Task brief: Pick out each line of the records that includes the string "synchronous", and copy it.

Saved entries:
________________

## src/rtl/fifo_uart_tx.sv

```systemverilog
// ---------------------------------------------------------------------------
// fifo_uart_tx
// Read-side consumer of the async FIFO (R_CLK domain). Whenever the block is
// idle, enabled and the FIFO is non-empty it pops one byte and serializes it
// as a UART frame: start bit, DATA_WIDTH data bits LSB first, optional
// parity bit, stop bit(s).
//
// Optional build macro: UART_TX_TWO_STOP_EN -> two stop bits (STOP = 2*P).
//
// Ports:
//   CLK        FIFO read clock, rising edge
//   RST        synchronous active-high reset
//   TX_EN      allows FIFO pops / new frames (an in-flight frame completes)
//   PRESCALE   clocks per bit (0 treated as 1), sampled at frame fetch
//   PAR_EN     insert parity bit, sampled at frame fetch
//   PAR_TYP    0 = even, 1 = odd parity, sampled at frame fetch
//   RD_DATA    FIFO read data, valid while EMPTY = 0
//   EMPTY      FIFO empty flag
//   R_INC      FIFO pop strobe (combinational, one CLK wide)
//   TX_OUT     serial line, idle high
//   BUSY       high from first START cycle to end of STOP
//   FRAME_DONE one-cycle pulse in the first IDLE cycle after a frame
// ---------------------------------------------------------------------------
module fifo_uart_tx #(
   parameter int DATA_WIDTH = 8,
   parameter int PRESC_WD   = 6
) (
   input  logic                  CLK,
   input  logic                  RST,
   input  logic                  TX_EN,
   input  logic [PRESC_WD-1:0]   PRESCALE,
   input  logic                  PAR_EN,
   input  logic                  PAR_TYP,
   input  logic [DATA_WIDTH-1:0] RD_DATA,
   input  logic                  EMPTY,
   output logic                  R_INC,
   output logic                  TX_OUT,
   output logic                  BUSY,
   output logic                  FRAME_DONE
);

   localparam int BCW = $clog2(DATA_WIDTH + 1);

   // Index of the last stop bit; the bit counter is reused to count stop bits.
`ifdef UART_TX_TWO_STOP_EN
   localparam logic [BCW-1:0] STOP_LAST = BCW'(1);
`else
   localparam logic [BCW-1:0] STOP_LAST = BCW'(0);
`endif

   typedef enum logic [2:0] {
      S_IDLE   = 3'd0,
      S_START  = 3'd1,
      S_DATA   = 3'd2,
      S_PARITY = 3'd3,
      S_STOP   = 3'd4
   } state_t;

   // Parity bit: XOR of the data for even, XNOR for odd.
   function automatic logic parity_bit(input logic [DATA_WIDTH-1:0] data,
                                       input logic                  odd);
      parity_bit = (^data) ^ odd;
   endfunction

   state_t                  state_q, state_d;
   logic                    tx_out_q, tx_out_d;
   logic                    busy_q, busy_d;
   logic                    frame_done_q, frame_done_d;
   logic [DATA_WIDTH-1:0]   shift_q, shift_d;
   logic [PRESC_WD-1:0]     presc_q, presc_d;
   logic [PRESC_WD-1:0]     pcnt_q, pcnt_d;
   logic [BCW-1:0]          bcnt_q, bcnt_d;
   logic                    par_en_q, par_en_d;
   logic                    par_bit_q, par_bit_d;
   logic                    fetch_s;
   logic                    bit_end_s;
   logic [DATA_WIDTH-1:0]   shift_next_s;

   // Next-state, datapath and output computation for the frame FSM.
   always_comb begin
      state_d      = state_q;
      tx_out_d     = tx_out_q;
      frame_done_d = 1'b0;
      shift_d      = shift_q;
      presc_d      = presc_q;
      bcnt_d       = bcnt_q;
      par_en_d     = par_en_q;
      par_bit_d    = par_bit_q;

      // Pop is combinational so the byte is latched on the same edge.
      fetch_s      = (state_q == S_IDLE) && TX_EN && !EMPTY && !RST;
      // presc_q is never 0 once a frame is fetched, so P-1 cannot underflow.
      bit_end_s    = (pcnt_q == (presc_q - PRESC_WD'(1)));
      shift_next_s = shift_q >> 1;

      if (bit_end_s) begin
         pcnt_d = '0;
      end else begin
         pcnt_d = pcnt_q + PRESC_WD'(1);
      end

      case (state_q)
         S_IDLE: begin
            tx_out_d = 1'b1;
            pcnt_d   = '0;
            bcnt_d   = '0;
            if (fetch_s) begin
               shift_d   = RD_DATA;
               presc_d   = (PRESCALE == '0) ? PRESC_WD'(1) : PRESCALE;
               par_en_d  = PAR_EN;
               // Parity taken from the byte as fetched, not the shifting copy.
               par_bit_d = parity_bit(RD_DATA, PAR_TYP);
               state_d   = S_START;
               tx_out_d  = 1'b0;
            end else begin
               state_d   = S_IDLE;
            end
         end
         S_START: begin
            if (bit_end_s) begin
               state_d  = S_DATA;
               tx_out_d = shift_q[0];
            end else begin
               state_d  = S_START;
            end
         end
         S_DATA: begin
            if (bit_end_s) begin
               if (bcnt_q == BCW'(DATA_WIDTH - 1)) begin
                  bcnt_d = '0;
                  if (par_en_q) begin
                     state_d  = S_PARITY;
                     tx_out_d = par_bit_q;
                  end else begin
                     state_d  = S_STOP;
                     tx_out_d = 1'b1;
                  end
               end else begin
                  bcnt_d   = bcnt_q + BCW'(1);
                  shift_d  = shift_next_s;
                  tx_out_d = shift_next_s[0];
               end
            end else begin
               state_d = S_DATA;
            end
         end
         S_PARITY: begin
            if (bit_end_s) begin
               state_d  = S_STOP;
               tx_out_d = 1'b1;
            end else begin
               state_d  = S_PARITY;
            end
         end
         S_STOP: begin
            tx_out_d = 1'b1;
            if (bit_end_s) begin
               if (bcnt_q == STOP_LAST) begin
                  state_d      = S_IDLE;
                  bcnt_d       = '0;
                  frame_done_d = 1'b1;
               end else begin
                  bcnt_d = bcnt_q + BCW'(1);
               end
            end else begin
               state_d = S_STOP;
            end
         end
         default: begin
            state_d  = S_IDLE;
            tx_out_d = 1'b1;
         end
      endcase

      busy_d = (state_d != S_IDLE);
   end

   assign R_INC      = fetch_s;
   assign TX_OUT     = tx_out_q;
   assign BUSY       = busy_q;
   assign FRAME_DONE = frame_done_q;

   // State and output registers with synchronous reset.
   always_ff @(posedge CLK) begin
      if (RST) begin
         state_q      <= S_IDLE;
         tx_out_q     <= 1'b1;
         busy_q       <= 1'b0;
         frame_done_q <= 1'b0;
         shift_q      <= '0;
         presc_q      <= PRESC_WD'(1);
         pcnt_q       <= '0;
         bcnt_q       <= '0;
         par_en_q     <= 1'b0;
         par_bit_q    <= 1'b0;
      end else begin
         state_q      <= state_d;
         tx_out_q     <= tx_out_d;
         busy_q       <= busy_d;
         frame_done_q <= frame_done_d;
         shift_q      <= shift_d;
         presc_q      <= presc_d;
         pcnt_q       <= pcnt_d;
         bcnt_q       <= bcnt_d;
         par_en_q     <= par_en_d;
         par_bit_q    <= par_bit_d;
      end
   end

endmodule

```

________________

Answer area:
//   RST        synchronous active-high reset
   // State and output registers with synchronous reset.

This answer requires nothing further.